愛媛県今治市をホームタウンとするFC今治の運営会社「株式会社今治.夢スポーツ」の代表取締役にサッカー元日本代表監督の岡田武史が就任したのは今から1年ほど前のことだ。

 

 

 岡田が四国サッカーリーグに所属するローカルクラブのオーナーになったのには理由があった。

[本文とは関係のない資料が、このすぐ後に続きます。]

$ cat src/sdstp_disp.sv
/*
 Presentation cursor for 7-bit default-alphabet characters coming out of
 the unpacker. Assumes one code per strobe, synchronous to ref_clk_i.
*/
`timescale 1ns/10ps
module sdstp_disp (
   // Clock and reset
   input wire logic ref_clk_i,
   input wire logic nrst_i,
   // Incoming codes
   input wire logic code_vld_i,
   input wire logic [6:0] code_i,
   // Placement
   output logic put_vld_o,
   output sdstp_pkg::sdstp_disp_t put_o
);
   import sdstp_pkg::*;

   logic [3:0] row_reg, row_next;
   logic [5:0] col_reg, col_next;
   logic put_vld_reg, put_vld_next;
   sdstp_disp_t put_reg, put_next;

   always_comb begin
      row_next = row_reg;
      col_next = col_reg;
      put_vld_next = 1'b0;
      put_next = put_reg;
      if (code_vld_i) begin
         if (code_i == SDSTP_CODE_LF) begin
            row_next = (row_reg == SDSTP_ROWS - 4'h1) ? 4'h0 :
               row_reg + 4'h1;
            col_next = 6'h00;
         end else if (code_i == SDSTP_CODE_CR) begin
            col_next = 6'h00;
         end else begin
            put_vld_next = 1'b1;
            put_next = '{row: row_reg, col: col_reg, code: code_i};
            if (col_reg == SDSTP_COLS - 6'h01) begin
               col_next = 6'h00;
               row_next = (row_reg == SDSTP_ROWS - 4'h1) ? 4'h0 :
                  row_reg + 4'h1;
            end else begin
               col_next = col_reg + 6'h01;
            end
         end
      end
   end

   always_ff @(posedge ref_clk_i or negedge nrst_i) begin
      if (!nrst_i) begin
         row_reg <= 4'h0;
         col_reg <= 6'h00;
         put_vld_reg <= 1'b0;
         put_reg <= '0;
      end else begin
         row_reg <= row_next;
         col_reg <= col_next;
         put_vld_reg <= put_vld_next;
         put_reg <= put_next;
      end
   end

   assign put_vld_o = put_vld_reg;
   assign put_o = put_reg;

   lf_home_a: assert property (@(posedge ref_clk_i) disable iff (!nrst_i)
      code_vld_i && code_i == SDSTP_CODE_LF |=> col_reg == 6'h00 &&
      !put_vld_o) else $error("line feed did not home cursor");
   cr_keep_row_a: assert property (@(posedge ref_clk_i) disable iff (!nrst_i)
      code_vld_i && code_i == SDSTP_CODE_CR |=> col_reg == 6'h00 &&
      $stable(row_reg)) else $error("carriage return moved row");
   place_next_a: assert property (@(posedge ref_clk_i) disable iff (!nrst_i)
      code_vld_i && code_i != SDSTP_CODE_LF && code_i != SDSTP_CODE_CR
      |=> put_vld_o && put_o.col == $past(col_reg))
      else $error("character not placed at cursor");
endmodule // sdstp_disp

$ cat config.mk
export PLATFORM = sky130hd
export DESIGN_NAME = sdstp_top
export DESIGN_NICKNAME = d
export VERILOG_FILES = /design/src/sdstp_pkg.sv /design/src/sdstp_top.sv /design/src/sdstp_disp.sv
export SDC_FILE = /design/constraint.sdc
export NUM_CORES = 1
export LEC_CHECK = 0
export BUFFER_PORTS_ARGS = -buffer_cell sky130_fd_sc_hd__buf_2
export CAP_MARGIN = 20
export CORE_UTILIZATION = 30
export DETAILED_ROUTE_END_ITERATION = 12
export GPL_TIMING_DRIVEN = 1
export PLACE_DENSITY = 0.51
export SLEW_MARGIN = 20
export SYNTH_ARGS = -nofsm -noshare
export SYNTH_HDL_FRONTEND = slang
export SYNTH_HIERARCHICAL = 1
export SYNTH_SLANG_ARGS = --single-unit
$ cat constraint.sdc
create_clock -name ref_clk_i -period 2.7 [get_ports ref_clk_i]
set_clock_uncertainty 0.05 [all_clocks]
set_input_delay 0.27 -clock ref_clk_i [delete_from_list [all_inputs] [get_ports ref_clk_i]]
set_output_delay 0.27 -clock ref_clk_i [all_outputs]
set_load 0.01 [all_outputs]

「日本人に合った世界に通用する岡田メソッドという型をつくろうと決めました」

 

 就任会見の席で、岡田はこう語り、続けた。

「あるスペイン人のコーチと話していた時に、“スペインにはプレーモデルと呼ばれるサッカーの型があるが、日本にはないのか?”と聞かれたんです。

 

 サッカーというのは、僕が選手の時には“蹴っとけ!”みたいに、型にはめるのではなく、自由な発想や個人の判断が大切だ、ということで“考えさせる指導”というのがはやっていた。それもあって日本のサッカーは急激に進歩していきました。

 

 ところが、その上を行っているスペインには型がある。でも彼らの言っている型というのは、よく聞いてみると“型にはめる型”ではなく共通認識なんだと……」

 

 岡田の話を聞いていて思い出したのが、歌舞伎界の名優・中村勘三郎の生前の口ぐせだ。

「型を身に付けてこその型破り。基本のできていない芸は、ただの型なし」

 

 昨年12月、今治での謝恩会で岡田に会った際にその点を質すと、こんな答えが返ってきた。

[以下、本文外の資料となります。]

## src/hdl/pec_pkg.sv

```systemverilog
package pec_pkg;

    localparam int unsigned NUM_CH   = 2;
    localparam int unsigned CNT_W    = 48;
    localparam int unsigned ADDR_W   = 8;
    localparam int unsigned STEP_W   = 5;

    // apb register map, byte addresses
    localparam logic [ADDR_W-1:0] OFS_CTRL    = 8'h00;
    localparam logic [ADDR_W-1:0] OFS_CMD     = 8'h04;
    localparam logic [ADDR_W-1:0] OFS_STATUS  = 8'h08;
    localparam logic [ADDR_W-1:0] OFS_CNT0_LO = 8'h0C;
    localparam logic [ADDR_W-1:0] OFS_CNT0_HI = 8'h10;
    localparam logic [ADDR_W-1:0] OFS_CNT1_LO = 8'h14;
    localparam logic [ADDR_W-1:0] OFS_CNT1_HI = 8'h18;

    // ctrl field layout, one byte per channel
    localparam int unsigned CTRL_CH_STRIDE = 8;
    localparam int unsigned CTRL_SEL_LSB   = 0;
    localparam int unsigned CTRL_RANGE_BIT = 5;
    localparam int unsigned CTRL_RATIO_BIT = 6;
    localparam int unsigned CMD_CLEAR_BIT  = 0;
    localparam int unsigned STAT_OVF_LSB   = 0;
    localparam int unsigned STAT_WIN_LSB   = 4;
    localparam int unsigned HI_W           = CNT_W - 32;
    localparam logic [31:0] CTRL_RESET     = 32'h0000_0000;

    // bus-to-cpu clock ratio codes and their steps
    localparam logic [STEP_W-1:0] STEP_ONE = 5'h01;
    localparam logic [STEP_W-1:0] STEP_R3  = 5'h03;
    localparam logic [STEP_W-1:0] STEP_R4  = 5'h04;
    localparam logic [STEP_W-1:0] STEP_R6  = 5'h06;
    localparam logic [STEP_W-1:0] STEP_R8  = 5'h08;
    localparam logic [STEP_W-1:0] STEP_R12 = 5'h0C;
    localparam logic [STEP_W-1:0] STEP_R24 = 5'h18;

    typedef enum logic [4:0] {
        EV_CACHEABLE_READ,
        EV_CACHEABLE_WRITE,
        EV_CACHEABLE_RW,
        EV_LOCAL_RAM,
        EV_ALL_OPERAND,
        EV_ONCHIP_IO,
        EV_DCACHE_READ_MISS,
        EV_DCACHE_WRITE_MISS,
        EV_DCACHE_ANY_MISS,
        EV_ICACHE_MISS,
        EV_DATA_XLATE_MISS,
        EV_FETCH_XLATE_MISS,
        EV_CACHEABLE_FETCH,
        EV_ANY_FETCH,
        EV_BRANCH_ISSUE,
        EV_BRANCH_TAKEN,
        EV_SUBROUTINE_CALL,
        EV_INSTR_ISSUE,
        EV_DUAL_ISSUE,
        EV_FLOAT_ISSUE,
        EV_TRAP_INSTR,
        EV_IRQ,
        EV_NMI,
        EV_BREAK_A,
        EV_BREAK_B,
        EV_ICACHE_FILL,
        EV_DCACHE_FILL,
        EV_ELAPSED,
        EV_FREEZE_ICACHE,
        EV_FREEZE_DCACHE,
        EV_FREEZE_BRANCH
    } pec_event_t;

    typedef enum logic [2:0] {
        RATIO_3,
        RATIO_4,
        RATIO_6,
        RATIO_8,
        RATIO_12,
        RATIO_24
    } pec_ratio_t;

    // per-cycle event strobes from the core
    typedef struct packed {
        logic       cacheable_read;
        logic       cacheable_write;
        logic       local_ram_access;
        logic       operand_access;
        logic       onchip_io_access;
        logic       dcache_read_miss;
        logic       dcache_write_miss;
        logic       icache_miss;
        logic       data_xlate_miss;
        logic       fetch_xlate_miss;
        logic       cacheable_fetch;
        logic       any_fetch;
        logic       branch_issue;
        logic       branch_taken;
        logic       subroutine_call;
        logic [1:0] issue_num;
        logic       float_issue;
        logic       trap_instr;
        logic       irq_accept;
        logic       nmi_accept;
        logic       break_a_hit;
        logic       break_b_hit;
        logic       icache_fill;
        logic       dcache_fill;
        logic       freeze_icache;
        logic       freeze_dcache;
        logic       freeze_branch;
    } pec_events_t;

    // run state and break-condition matches
    typedef struct packed {
        logic       program_running;
        logic       brk1_match;
        logic       brk4_match;
        pec_ratio_t ratio;
    } pec_run_t;

    typedef struct packed {
        logic        psel;
        logic        penable;
        logic        pwrite;
        logic [ADDR_W-1:0] paddr;
        logic [31:0] pwdata;
    } pec_apb_req_t;

endpackage : pec_pkg

```

## src/hdl/pec_top.sv

```systemverilog
// Behaviour
// - two independent channels, each with its own event select.
// - range one counts only while the user program runs.
// - range two opens on break condition 1, closes on condition 4.
// - in range two, conditions 1 and 4 gate counting, never halt.
// - cacheable operand accesses: read, write, or both variants.
// - local ram accesses, and all operand accesses, separately.
// - one count per on-chip io access.
// - operand cache misses on read, on write, or either.
// - one count per instruction cache miss.
// - data translation misses and fetch translation misses, separately.
// - cacheable fetches, and all fetches, separately.
// - issued branches, excluding zero-displacement conditionals (core flags).
// - taken branches from the same branch set.
// - issued subroutine calls, relative and register forms.
// - instructions issued, and dual-issue cycles, separately.
// - floating-point issues, and software trap executions, separately.
// - accepted non-nmi interrupts, and nmi interrupts, separately.
// - break channel a hits and channel b hits, separately.
// - instruction and operand cache fill cycles, one or a ratio step per cycle.
// - elapsed selection adds one, or the ratio step, per cycle inside the range.
// - freeze cycles for icache miss, dcache miss or branch.
// - 48-bit counters; overflow marks the count invalid.
// - cycle events add one, or a ratio step of 3..24.
module pec_top
    import pec_pkg::*;
#(
    parameter int unsigned CH_NUM  = pec_pkg::NUM_CH,
    parameter int unsigned CNT_WID = pec_pkg::CNT_W
) (
    input  wire logic                      pclk,
    input  wire logic                      presetn,
    input  wire logic                      psel,
    input  wire logic                      penable,
    input  wire logic                      pwrite,
    input  wire logic [pec_pkg::ADDR_W-1:0] paddr,
    input  wire logic [31:0]               pwdata,
    input  wire logic [3:0]                pstrb,
    output logic                           pready,
    output logic [31:0]                    prdata,
    output logic                           pslverr,
    input  wire pec_pkg::pec_events_t      events,
    input  wire pec_pkg::pec_run_t         run,
    output logic                           brk_halt_inhibit
);
    import pec_pkg::*;

    if (CH_NUM != 2 || CNT_WID != 48) begin : g_bad_cfg
        $error("pec_top: register map serves two 48-bit channels only");
    end

    function automatic logic [STEP_W-1:0] ratio_step(input pec_ratio_t r);
        case (r)
            RATIO_3:  ratio_step = STEP_R3;
            RATIO_4:  ratio_step = STEP_R4;
            RATIO_6:  ratio_step = STEP_R6;
            RATIO_8:  ratio_step = STEP_R8;
            RATIO_12: ratio_step = STEP_R12;
            RATIO_24: ratio_step = STEP_R24;
            default:  ratio_step = STEP_R24;
        endcase
    endfunction

    // increment for one channel in one cycle
    function automatic logic [STEP_W-1:0] ev_incr(input pec_event_t sel,
                                                  input pec_events_t e,
                                                  input logic [STEP_W-1:0] cyc);
        logic hit;
        logic is_cyc;
        hit    = 1'b0;
        is_cyc = 1'b0;
        ev_incr = '0;
        case (sel)
            EV_CACHEABLE_READ:    hit = e.cacheable_read;
            EV_CACHEABLE_WRITE:   hit = e.cacheable_write;
            EV_CACHEABLE_RW:      hit = e.cacheable_read | e.cacheable_write;
            EV_LOCAL_RAM:         hit = e.local_ram_access;
            EV_ALL_OPERAND:       hit = e.operand_access;
            EV_ONCHIP_IO:         hit = e.onchip_io_access;
            EV_DCACHE_READ_MISS:  hit = e.dcache_read_miss;
            EV_DCACHE_WRITE_MISS: hit = e.dcache_write_miss;
            EV_DCACHE_ANY_MISS:   hit = e.dcache_read_miss | e.dcache_write_miss;
            EV_ICACHE_MISS:       hit = e.icache_miss;
            EV_DATA_XLATE_MISS:   hit = e.data_xlate_miss;
            EV_FETCH_XLATE_MISS:  hit = e.fetch_xlate_miss;
            EV_CACHEABLE_FETCH:   hit = e.cacheable_fetch;
            EV_ANY_FETCH:         hit = e.any_fetch;
            EV_BRANCH_ISSUE:      hit = e.branch_issue;
            EV_BRANCH_TAKEN:      hit = e.branch_taken;
            EV_SUBROUTINE_CALL:   hit = e.subroutine_call;
            EV_DUAL_ISSUE:        hit = (e.issue_num == 2'h2);
            EV_FLOAT_ISSUE:       hit = e.float_issue;
            EV_TRAP_INSTR:        hit = e.trap_instr;
            EV_IRQ:               hit = e.irq_accept;
            EV_NMI:               hit = e.nmi_accept;
            EV_BREAK_A:           hit = e.break_a_hit;
            EV_BREAK_B:           hit = e.break_b_hit;
            EV_ICACHE_FILL:       is_cyc = e.icache_fill;
            EV_DCACHE_FILL:       is_cyc = e.dcache_fill;
            EV_ELAPSED:           is_cyc = 1'b1;
            EV_FREEZE_ICACHE:     is_cyc = e.freeze_icache;
            EV_FREEZE_DCACHE:     is_cyc = e.freeze_dcache;
            EV_FREEZE_BRANCH:     is_cyc = e.freeze_branch;
            default:              hit = 1'b0;
        endcase
        // issue count is the one event that may add two in a cycle
        if (sel == EV_INSTR_ISSUE) begin
            ev_incr = STEP_W'(e.issue_num);
        end else if (is_cyc) begin
            ev_incr = cyc;
        end else if (hit) begin
            ev_incr = STEP_ONE;
        end
    endfunction

    logic [31:0]         ctrl_q;
    logic [CH_NUM-1:0]   win_q;
    logic [CH_NUM-1:0]   ovf_q;
    logic [CNT_WID-1:0]  cnt_q [CH_NUM];
    logic                pready_q;
    logic [31:0]         prdata_q;
    logic                pslverr_q;
    logic                inhibit_q;

    logic                acc;
    logic                wr_en;
    logic                clr;
    logic                addr_ok;
    logic [31:0]         rd_d;
    logic [CH_NUM-1:0]   range2;

    // one wait state: answer on the second access cycle, from a flop
    assign acc   = psel & penable & ~pready_q;
    assign wr_en = acc & pwrite & addr_ok;
    assign clr   = wr_en && paddr == OFS_CMD && pstrb[0] && pwdata[CMD_CLEAR_BIT];

    always_comb begin
        addr_ok = 1'b1;
        rd_d    = '0;
        case (paddr)
            OFS_CTRL:    rd_d = ctrl_q;
            OFS_CMD:     rd_d = '0;
            OFS_STATUS: begin
                rd_d[STAT_OVF_LSB +: CH_NUM] = ovf_q;
                rd_d[STAT_WIN_LSB +: CH_NUM] = win_q;
            end
            OFS_CNT0_LO: rd_d = cnt_q[0][31:0];
            OFS_CNT0_HI: rd_d[HI_W-1:0] = cnt_q[0][CNT_WID-1:32];
            OFS_CNT1_LO: rd_d = cnt_q[1][31:0];
            OFS_CNT1_HI: rd_d[HI_W-1:0] = cnt_q[1][CNT_WID-1:32];
            default:     addr_ok = 1'b0;
        endcase
    end

    always_ff @(posedge pclk or negedge presetn) begin
        if (!presetn) begin
            pready_q  <= 1'b0;
            prdata_q  <= '0;
            pslverr_q <= 1'b0;
        end else begin
            pready_q  <= acc;
            pslverr_q <= acc & ~addr_ok;
            prdata_q  <= (acc && !pwrite && addr_ok) ? rd_d : '0;
        end
    end

    // selection and range are written by the host before the run
    always_ff @(posedge pclk or negedge presetn) begin
        if (!presetn) begin
            ctrl_q <= CTRL_RESET;
        end else if (wr_en && paddr == OFS_CTRL) begin
            for (int b = 0; b < 4; b++) begin
                if (pstrb[b]) begin
                    ctrl_q[b*8 +: 8] <= pwdata[b*8 +: 8];
                end
            end
        end
    end

    // counter and window updates land on the edge that raises pready, one edge
    // before the master sees it, so the write is visible by then: use acc
    generate
        for (genvar c = 0; c < CH_NUM; c++) begin : g_ch
            pec_event_t        sel;
            logic              ratio_mode;
            logic              active;
            logic [STEP_W-1:0] cyc_step;
            logic [CNT_WID:0]  sum;

            assign sel        = pec_event_t'(ctrl_q[c*CTRL_CH_STRIDE + CTRL_SEL_LSB +: 5]);
            assign range2[c]  = ctrl_q[c*CTRL_CH_STRIDE + CTRL_RANGE_BIT];
            assign ratio_mode = ctrl_q[c*CTRL_CH_STRIDE + CTRL_RATIO_BIT];
            assign cyc_step   = ratio_mode ? ratio_step(run.ratio) : STEP_ONE;
            // range two also needs the program running, so halts stop it
            assign active     = run.program_running & (range2[c] ? win_q[c] : 1'b1);
            assign sum        = {1'b0, cnt_q[c]}
                              + (CNT_WID+1)'(ev_incr(sel, events, cyc_step));

            always_ff @(posedge pclk or negedge presetn) begin
                if (!presetn) begin
                    win_q[c] <= 1'b0;
                end else if (clr || !range2[c]) begin
                    win_q[c] <= 1'b0;
                end else if (run.brk4_match) begin
                    win_q[c] <= 1'b0;
                end else if (run.brk1_match) begin
                    win_q[c] <= 1'b1;
                end
            end

            always_ff @(posedge pclk or negedge presetn) begin
                if (!presetn) begin
                    cnt_q[c] <= '0;
                end else if (clr) begin
                    cnt_q[c] <= '0;
                end else if (active) begin
                    cnt_q[c] <= sum[CNT_WID-1:0];
                end
            end

            // sticky invalid flag; a wrap in the clearing cycle is dropped
            // because the count itself restarts from zero
            always_ff @(posedge pclk or negedge presetn) begin
                if (!presetn) begin
                    ovf_q[c] <= 1'b0;
                end else if (clr) begin
                    ovf_q[c] <= 1'b0;
                end else if (active && sum[CNT_WID]) begin
                    ovf_q[c] <= 1'b1;
                end
            end
        end
    endgenerate

    // core must not halt on conditions 1 and 4 while any channel uses them
    always_ff @(posedge pclk or negedge presetn) begin
        if (!presetn) begin
            inhibit_q <= 1'b0;
        end else begin
            inhibit_q <= |range2;
        end
    end

    assign pready           = pready_q;
    assign prdata           = prdata_q;
    assign pslverr          = pslverr_q;
    assign brk_halt_inhibit = inhibit_q;

endmodule // pec_top

```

「日本では子供の頃、“サッカーは楽しんでやればいい”と教わるでしょう。で、高校生くらいになってから“こうやれ、ああやれ”となる。逆にスペインでは子供の頃に基本を教えて、16歳ごろから自由にする。

 

 日本の教育を見ればわかりますが、“ゆとり教育”と呼ばれ、“自分の好きなものを探しなさい”と言われたところで、そう簡単に見つかるものじゃないですよ。逆に縛りがあるからこそ、自由になりたい、人とは違うことをやりたいという発想が生まれるんじゃないかなと……」

 

 能の世界に「守破離」という言葉がある。世阿弥が起源とされる。

 

 伝統文化の基本は師から教わった型を忠実に「守」ることから始まる。だが、それだけでは発展しない。次の段階で型を「破」り、最終的には型から「離」れて自由になる。

 

 つまり、新しい型を創設することで師の恩に報いるとの思想である。

 

 岡田が今治の地でやろうとしていることは、これではないのか。

 

 余談だが、ロシアのバルチック艦隊を撃破した連合艦隊は丁字作戦を採用した。この元になったのが瀬戸内・今治沖の島々を本拠にする村上水軍の戦法だといわれる。

 

 いくつかの資料にあたると、当時の日本の識字率がほぼ100%だったのに対し、ロシアは約20%だったとされる。

 

 サッカーの現場における識字率は、「戦術の理解度」を意味する。そう考えると今治が岡田を引き寄せたのは偶然ではあるまい。